BEGIN Task material
What follows belongs to an exercise in optimizing a design on an open flow for small area and a short achievable clock period; a production flow would make more cautious choices. Only simulation tests tie the RTL to the original design; equivalence was not proved.

==> design/flow/design.v <==
module fmt_cvt (
    input  wire        clk,
    input  wire        rst,         
    input  wire        in_valid,
    input  wire        in_op,       
    input  wire [3:0]  in_src,
    input  wire [3:0]  in_dst,      
    input  wire [31:0] in_a,
    input  wire [7:0]  in_b,        
    output reg         out_valid,
    output reg  [31:0] out_data
);
    localparam [3:0] F_FP32 = 4'd0;
    localparam [3:0] F_BF16 = 4'd1;
    localparam [3:0] F_FP16 = 4'd2;
    localparam [3:0] F_E4M3 = 4'd3;
    localparam [3:0] F_E5M2 = 4'd4;
    localparam [3:0] F_I8   = 4'd5;
    localparam [3:0] F_G8   = 4'd7;
    localparam [3:0] F_O8S  = 4'd8;
    localparam [3:0] F_O8U  = 4'd9;
    localparam [3:0] F_S32  = 4'd10;
    localparam [3:0] F_U32  = 4'd11;
    reg        r_valid;
    reg        r_op;
    reg [3:0]  r_src, r_dst;
    reg [31:0] r_a;
    reg [7:0]  r_b;
    always @(posedge clk) begin
        if (rst) begin
            r_valid <= 1'b0;
        end else begin
            r_valid <= in_valid;
        end
        if (in_valid) begin
            r_op  <= in_op;
            r_src <= in_src;
            r_dst <= in_dst;
            r_a   <= in_a;
            r_b   <= in_b;
        end
    end
    reg               s_nan, s_inf, s_sign;
    reg        [31:0] s_sig;
    reg signed [10:0] s_exp;
    wire signed [10:0] xs = $signed({3'd0, r_b}) - 11'sd127;    
    always @(*) begin
        s_nan  = 1'b0;
        s_inf  = 1'b0;
        s_sign = 1'b0;
        s_sig  = 32'd0;
        s_exp  = 11'sd0;
        if (!r_op) begin
            case (r_src)
                F_FP32: begin
                    s_sign = r_a[31];
                    if (r_a[30:23] == 8'hff) begin
                        s_nan = (r_a[22:0] != 23'd0);
                        s_inf = (r_a[22:0] == 23'd0);
                    end else if (r_a[30:23] == 8'd0) begin
                        s_sig = {9'd0, r_a[22:0]};
                        s_exp = -11'sd149;
                    end else begin
                        s_sig = {8'd0, 1'b1, r_a[22:0]};
                        s_exp = $signed({3'd0, r_a[30:23]}) - 11'sd150;
                    end
                end
                F_BF16: begin
                    s_sign = r_a[15];
                    if (r_a[14:7] == 8'hff) begin
                        s_nan = (r_a[6:0] != 7'd0);
                        s_inf = (r_a[6:0] == 7'd0);
                    end else if (r_a[14:7] == 8'd0) begin
                        s_sig = {25'd0, r_a[6:0]};
                        s_exp = -11'sd133;
                    end else begin
                        s_sig = {24'd0, 1'b1, r_a[6:0]};
                        s_exp = $signed({3'd0, r_a[14:7]}) - 11'sd134;
                    end
                end
                F_FP16: begin
                    s_sign = r_a[15];
                    if (r_a[14:10] == 5'h1f) begin
                        s_nan = (r_a[9:0] != 10'd0);
                        s_inf = (r_a[9:0] == 10'd0);
                    end else if (r_a[14:10] == 5'd0) begin
                        s_sig = {22'd0, r_a[9:0]};
                        s_exp = -11'sd24;
                    end else begin
                        s_sig = {21'd0, 1'b1, r_a[9:0]};
                        s_exp = $signed({6'd0, r_a[14:10]}) - 11'sd25;
                    end
                end
                F_S32: begin
                    s_sign = r_a[31];
                    s_sig  = r_a[31] ? (32'd0 - r_a) : r_a;
                end
                default: begin  
                    s_sig  = r_a;
                end
            endcase
        end else if (r_b == 8'hff) begin
            s_nan = 1'b1;
        end else begin
            case (r_src)
                F_E4M3: begin
                    s_sign = r_a[7];
                    if (r_a[6:0] == 7'h7f) begin
                        s_nan = 1'b1;
                    end else if (r_a[6:3] == 4'd0) begin
                        s_sig = {29'd0, r_a[2:0]};
                        s_exp = xs - 11'sd9;
                    end else begin
                        s_sig = {28'd0, 1'b1, r_a[2:0]};
                        s_exp = xs + $signed({7'd0, r_a[6:3]}) - 11'sd10;
                    end
                end
                F_E5M2: begin
                    s_sign = r_a[7];
                    if (r_a[6:2] == 5'h1f) begin
                        s_nan = (r_a[1:0] != 2'd0);
                        s_inf = (r_a[1:0] == 2'd0);
                    end else if (r_a[6:2] == 5'd0) begin
                        s_sig = {30'd0, r_a[1:0]};
                        s_exp = xs - 11'sd16;
                    end else begin
                        s_sig = {29'd0, 1'b1, r_a[1:0]};
                        s_exp = xs + $signed({6'd0, r_a[6:2]}) - 11'sd17;
                    end
                end
                F_O8U: begin
                    s_sig = {24'd0, r_a[7:0]};
                    s_exp = xs - 11'sd7;
                end
                default: begin  
                    s_sign = r_a[7];
                    s_sig  = {24'd0, r_a[7] ? (8'd0 - r_a[7:0]) : r_a[7:0]};
                    s_exp  = xs - 11'sd6;
                end
            endcase
        end
    end
    wire       s_zero = (s_sig == 32'd0) && !s_nan && !s_inf;
    wire [3:0] dst    = r_op ? F_FP32 : r_dst;
    reg [5:0] lz;
    integer i;
    always @(*) begin
        lz = 6'd32;
        for (i = 0; i < 32; i = i + 1)
            if (s_sig[i]) lz = 6'd31 - i[5:0];
    end
    wire [31:0]        nsig = s_sig << lz[4:0];
    wire signed [11:0] lg   = $signed({s_exp[10], s_exp}) + 12'sd31 - $signed({6'd0, lz});
    reg [4:0]          mb;       
    reg signed [11:0]  bias;
    reg [4:0]          eb;       
    always @(*) begin
        case (dst)
            F_BF16:  begin mb = 5'd7;  bias = 12'sd127; eb = 5'd8; end
            F_FP16:  begin mb = 5'd10; bias = 12'sd15;  eb = 5'd5; end
            default: begin mb = 5'd23; bias = 12'sd127; eb = 5'd8; end
        endcase
    end
    wire signed [11:0] ebias = lg + bias;                        
    wire signed [11:0] ef    = (ebias > 12'sd1) ? ebias : 12'sd1;
    wire signed [11:0] fdrop = 12'sd31 - $signed({7'd0, mb}) + (ef - ebias);
    wire [5:0]         fd    = (fdrop > 12'sd33) ? 6'd33 : fdrop[5:0];
    wire [65:0] fsh     = {2'b00, nsig, 32'd0} >> fd;
    wire [33:0] f_trunc = fsh[65:32];
    wire        f_guard = fsh[31];
    wire        f_stk   = |fsh[30:0];
    wire [33:0] f_r     = f_trunc + {33'd0, f_guard && (f_stk || f_trunc[0])};
    wire [43:0] f_mag   = ({32'd0, ef} - 44'd1 << mb) + {10'd0, f_r};
    wire [43:0] f_inf   = ((44'd1 << eb) - 44'd1) << mb;
    wire        f_ovf   = !s_zero && (f_mag >= f_inf);
    reg [31:0] fres;
    always @(*) begin
        if (s_nan) begin
            case (dst)
                F_BF16:  fres = 32'h0000_7fc0;
                F_FP16:  fres = 32'h0000_7e00;
                default: fres = 32'h7fc0_0000;
            endcase
        end else begin
            case (dst)
                F_BF16:  fres = {16'd0, s_sign,
                                 (s_inf || f_ovf) ? 15'h7f80 : (s_zero ? 15'd0 : f_mag[14:0])};
                F_FP16:  fres = {16'd0, s_sign,
                                 (s_inf || f_ovf) ? 15'h7c00 : (s_zero ? 15'd0 : f_mag[14:0])};
                default: fres = {s_sign,
                                 (s_inf || f_ovf) ? 31'h7f80_0000 : (s_zero ? 31'd0 : f_mag[30:0])};
            endcase
        end
    end
    wire signed [11:0] nexp = -$signed({s_exp[10], s_exp});      
    wire               i_big = !s_zero && (lg > 12'sd32);        
    wire [5:0]         ish   = (nexp > 12'sd40) ? 6'd40 : (nexp < 12'sd0 ? 6'd0 : nexp[5:0]);
    wire [5:0]         ilsh  = (nexp < 12'sd0 && !i_big) ? (-nexp[5:0]) : 6'd0;
    wire [72:0] ishifted = {1'b0, s_sig, 40'd0} >> ish;
    wire [32:0] i_trunc  = ishifted[72:40];
    wire        i_guard  = ishifted[39];
    wire        i_stk    = |ishifted[38:0];
    wire [32:0] i_rnd    = i_trunc + {32'd0, i_guard && (i_stk || i_trunc[0])};
    wire [65:0] i_left   = {34'd0, s_sig} << ilsh;
    wire [65:0] i_mag    = (nexp < 12'sd0) ? i_left : {33'd0, i_rnd};
    wire        i_huge   = i_big || s_inf || (i_mag > 66'hffff_ffff);
    reg [31:0] ires;
    always @(*) begin
        if (s_nan || s_zero) begin
            ires = 32'd0;
        end else if (dst == F_S32) begin
            if (!s_sign)
                ires = (i_huge || i_mag > 66'h7fff_ffff) ? 32'h7fff_ffff : i_mag[31:0];
            else
                ires = (i_huge || i_mag > 66'h8000_0000) ? 32'h8000_0000 : (32'd0 - i_mag[31:0]);
        end else begin
            if (s_sign)
                ires = 32'd0;
            else
                ires = i_huge ? 32'hffff_ffff : i_mag[31:0];
        end
    end
    wire [31:0] result = (dst == F_S32 || dst == F_U32) ? ires : fres;
    always @(posedge clk) begin
        if (rst) begin
            out_valid <= 1'b0;
        end else begin
            out_valid <= r_valid;
        end
        if (r_valid)
            out_data <= result;
    end
endmodule
==> design/flow/run.sh <==
#!/bin/bash
# synth_recipe.tcl (not shown) runs the flow's synth.tcl, then flattens the netlist and writes it again
# the make line also repeats each setting of config.mk as NAME=value (left out here)
make -C /OpenROAD-flow-scripts/flow DESIGN_CONFIG=/design/flow/config.mk WORK_HOME=/design/flow/orfs CLKGATE_MAP_FILE= SYNTH_SCRIPT=/design/flow/synth_recipe.tcl finish
==> design/flow/config.mk <==
export PLATFORM = sky130hd
export DESIGN_NAME = fmt_cvt
export DESIGN_NICKNAME = fmt_cvt
export VERILOG_FILES = /design/flow/design.v
export SDC_FILE = /design/flow/constraint.sdc
export NUM_CORES = 4
export LEC_CHECK = 0
export CAP_MARGIN = 20
export CORE_MARGIN = 2
export CORE_UTILIZATION = 40
export SLEW_MARGIN = 20
==> design/flow/constraint.sdc <==
create_clock -name core_clock -period 18.0 [get_ports {clk}]
set_input_delay 3.6000 -clock core_clock [delete_from_list [all_inputs] [get_ports {clk}]]
set_output_delay 3.6000 -clock core_clock [all_outputs]
set_load 0.01 [all_outputs]
==> summary.txt <==
## cell type report
cell class	count	area, um2	area share, %
timing repair buffer	393	3210	9.93
antenna	1	2.50	0.00773
sequential	83	2470	7.64
clock inverter	5	63.8	0.197
tap	940	1180	3.64
inverter	128	480	1.48
multi-input combinational	3669	24700	76.4
clock buffer	11	233	0.719
## state kept, by name, summed over array words and instances, names as in the netlist
signal,flops
r_op,1
r_valid,1
r_dst,4
r_a,32
out_data,32
r_src,4
r_b,8
out_valid,1
## cells in the mapped netlist, types with 29 or more instances
library cell | n | area (um2)
a211oi_1 | 95 | 713
a21o_1 | 48 | 360
a21oi_1 | 287 | 1440
a22oi_1 | 35 | 263
a31oi_1 | 73 | 457
and2_1 | 46 | 288
and3_1 | 56 | 350
and4_1 | 29 | 254
buf_2 | 69 | 345
clkbuf_1 | 183 | 687
edfxtp_1 | 81 | 2430
ha_1 | 157 | 1960
inv_1 | 118 | 443
mux2i_1 | 64 | 641
nand2_1 | 396 | 1490
nand2b_1 | 41 | 257
nand3_1 | 153 | 766
nand4_1 | 70 | 438
nor2_1 | 403 | 1510
nor2b_1 | 38 | 238
nor3_1 | 178 | 891
nor4_1 | 65 | 407
o2111ai_1 | 40 | 350
o211ai_1 | 81 | 608
o21a_1 | 52 | 390
o21ai_0 | 277 | 1390
o221ai_1 | 30 | 263
o22ai_1 | 69 | 432
o31ai_1 | 46 | 345
or2_2 | 29 | 181
or3_1 | 42 | 263
or4_1 | 30 | 225
xnor2_1 | 113 | 990
xor2_1 | 63 | 552
## worst max-delay path: cells and delay by family (launching register included)
family                   cells  cell delay (ns)
AO/OA/AOI/OAI               26             5.69
XOR/XNOR                     2             0.38
adder cells (fa/ha/maj)      7             2.34
buffers and inverters        5             0.78
flip-flops                   1             0.39
multiplexers                 1             0.30
AND/OR/NAND/NOR             27             7.03
## stage by stage
stage               instance area, um2  utilization, %  hold slack [ns]
detailed placement               31200            44.7            0.763
finish                           32400            46.4            0.775
floorplan                        28200               -            0.755
global placement                 31200            44.7            0.763
global route                     32400            46.4            0.794
CTS                              31600            45.2            0.769
## cells by family (layout without fill, tap and decap cells)
logic type / Yosys count / after routing
other: 2 / 12
DFF: 83 / 83
AOI/OAI and AO/OA: 1537 / 1537
muxes: 91 / 91
xor gates and xnor gates: 180 / 180
buffers and inverters: 408 / 537
and+or+nand+nor: 1685 / 1685
adders and majority gates: 165 / 165
## worst max-delay path by stage
stage	end	slack [ns]	cells past startpoint
after floorplan	out_data[0]$_DFFE_PP_	0.55	88
after global placement	out_data[24]$_DFFE_PP_	-0.27	73
after detailed placement	out_data[24]$_DFFE_PP_	-0.38	79
after CTS	out_data[0]$_DFFE_PP_	0.04	87
after global routing	out_data[0]$_DFFE_PP_	-0.23	86
final	out_data[24]$_DFFE_PP_	0.67	68
## timing repair
item | in CTS | in global routing
setup buffers | 3 | 34
resized for setup | 15 | 131
gates cloned | 0 | 0
pin swaps | 1 | 36
setup endpoints to repair | 27 | 31
## routing by layer
layer / global-route usage [%] / vias to the layer above
met5: 0 / -
li1: - / 16400
met3: 7.72 / 513
met2: 56.5 / 2675
met4: 18.1 / 2
met1: 52.1 / 17300
## placed cells by master, fill, tap and decap left out, types with 29 or more instances in the layout
| cell | n |
|---|---|
| o211ai_1 | 81 |
| buf_4 | 304 |
| o2111ai_1 | 39 |
| xnor2_1 | 109 |
| and2_1 | 46 |
| and3_1 | 56 |
| a21o_1 | 48 |
| o21ai_1 | 30 |
| o31ai_1 | 42 |
| nand2b_1 | 40 |
| ha_1 | 150 |
| nand3_1 | 150 |
| nand2_1 | 392 |
| nor3_1 | 170 |
| o22ai_1 | 67 |
| or2_2 | 29 |
| nor4_1 | 60 |
| a211oi_1 | 88 |
| mux2i_1 | 59 |
| nor2_1 | 396 |
| or3_1 | 39 |
| nor2b_1 | 38 |
| clkdlybuf4s50_1 | 83 |
| o21a_1 | 52 |
| a22oi_1 | 33 |
| edfxtp_1 | 81 |
| xor2_1 | 62 |
| inv_1 | 115 |
| o21ai_0 | 254 |
| nand4_1 | 70 |
| a21oi_1 | 275 |
| a31oi_1 | 70 |
==> key figures <==
Status
  – Status: finished clean

Cells and area
  – Layout Nets: 4501
  – Layout cell share with drive strength beyond 1: 13.6%
  – P&R area growth vs syn: 15.0%
  – Number of fill cells: just over 7000
  – Non-Filler Instances: 5230

Logic synthesis
  – Distinct cell type count after synthesis: 128
  – Synth Area in Compound Gates: approximately two fifths
  – Synth Area in Simple Gates: 30.6%
  – Largest family of logic cells by synthesized area: compound AO/OA/AOI/OAI gates
  – Post-synth ARST share: 0%
  – Xor and xnor area share after synthesis: between 5 and 6%
  – Adder-Cell Fraction of Synth Area: under 10%
  – Cells after Synth: about 4200
  – Warnings, synthesis: 1
  – Number of flops mapped to enable cells by yosys: a little over 80
  – Synthesized area: 28100 um2
  – Syn Area/Cell: 6.78 um2
  – Mux cell area share after synthesis: 3.41%
  – Synth Flop Type: edfxtp_1
  – Seq/Total Area, Yosys: 8.79%
  – #FFs+latches synth: 83

STA
  – Worst Max-Slew Pin Slew: around 1.4 ns
  – Crit path time final: ~17 ns
  – Setup violators final: 0
  – Fmax: approximately 0.058 GHz
  – Final Skew: around 0.015 ns
  – Final worst-path cycle share: 96.3%
  – Slew HR: between 5 and 6%
  – Hold Vio Cnt, Final: 0
  – Setup TNS: 0 ns
  – Max-slew violations: 0
  – Final setup margin: ~0.67 ns

Die
  – Die width: 269 um
  – Core area: 69800 um2
  – I/O pin total: 85
  – Num rows: between 90 and 100
  – Die Y: 269 um
  – Initial Utilization: around two fifths
  – Die area: 72500 um2

Detailed routing
  – Pre-antenna DRT Iters: 8
  – WL met1: 59.3 mm
  – First DRT Iteration DRCs: just under 6000
  – Via count: 36900
  – DR DRC count: 0
  – Routed Antenna Nets: 0
  – WL met2: 60.5 mm
  – Final wirelength: 146 mm
  – DR WL/cell: approximately 28 um
  – Top sig layer: met5
  – Metal3 WL: 17.6 mm
  – Via density: slightly above 7

Worst setup path
  – Worst EP required: ~18 ns
  – Worst reg2reg path startpoint: r_a[5]$_DFFE_PP_
  – Setup CP Type: reg -> reg
  – Max stage delay cell, worst path: or4_1
  – R2R cell count: between 60 and 70
  – Startpoint Class: flip-flop
  – Max incr delay on CP: 0.61 ns
  – CP arrival: between 15 and 20 ns
  – Crit-path max FO: 42
  – Critical path origin: r_a[5]$_DFFE_PP_
  – Worst Setup End Kind: flip-flop
  – Reg2reg end: out_data[24]$_DFFE_PP_

CTS
  – Clock sinks: 83
  – Clock-pin slew on the worst setup and hold paths: roughly 0.070 ns
  – CTS Root Cell: clkbuf_16
  – CTS tree: yes
  – Maximum clock insertion buffer count: 2
  – Htree depth: 3
  – Worst skew pair latency: between 0.3 and 0.4 ns
  – Hold Buf Count CTS: 0
  – Total CTS buffers: 9

Min path
  – Worst hold endpoint: out_data[9]$_DFFE_PP_
  – Hold depth: 1
  – Worst hold path type: reg -> reg
  – Hold Crit Start: r_valid$_SDFF_PP0_

GRT
  – Gr usage total: between 30% and 40%
  – Vias in the first global route: 33200
  – Initial antenna violation count: 2
  – Largest net degree at the start of global routing: 62
  – First-pass GRT wire length: 216 mm
  – Total gr overflow: 0

Place
  – GPL Wtd Cong: 1.06
  – Dpl hpwl: roughly 110 mm
  – Placed Cells incl. Taps: approximately 5200
  – Port Buffers: 84
  – DP Worst Slack: -0.383 ns

Flow run
  – Max-cap viol count: 0

## what the ideal ports hide
The flow's constraints put no driver on any port. The routed layout listed below was extracted and timed again, unchanged, in two steps. Step 1, drivers: a clkbuf_16 drives clk and a buf_2 each remaining input, both assumed. Step 2 moves the port delays by t, midway between the first and last clock arrival at a register: inputs arrive t later, outputs are due t later. That takes back most of the time a late clock gives input paths. Three values: ideal, step 1, step 2; two values: the first two.
shift t [ns]: 0.444
slack for setup (ns): 0.671 / 0.671 / 0.671
worst setup path after step 2: register to register
slew at the worst register clock pin (ns): 0.07 / 0.07
After both steps setup and hold are still met in this run. For this run, drivers alone change the setup slack by 0.000 ns; drivers and shift together by 0.000 ns.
END Task material
Description of the task
Wherever the word "usage" occurs in the data above, copy the line it sits in.

Exercise response
layer / global-route usage [%] / vias to the layer above
  – Gr usage total: between 30% and 40%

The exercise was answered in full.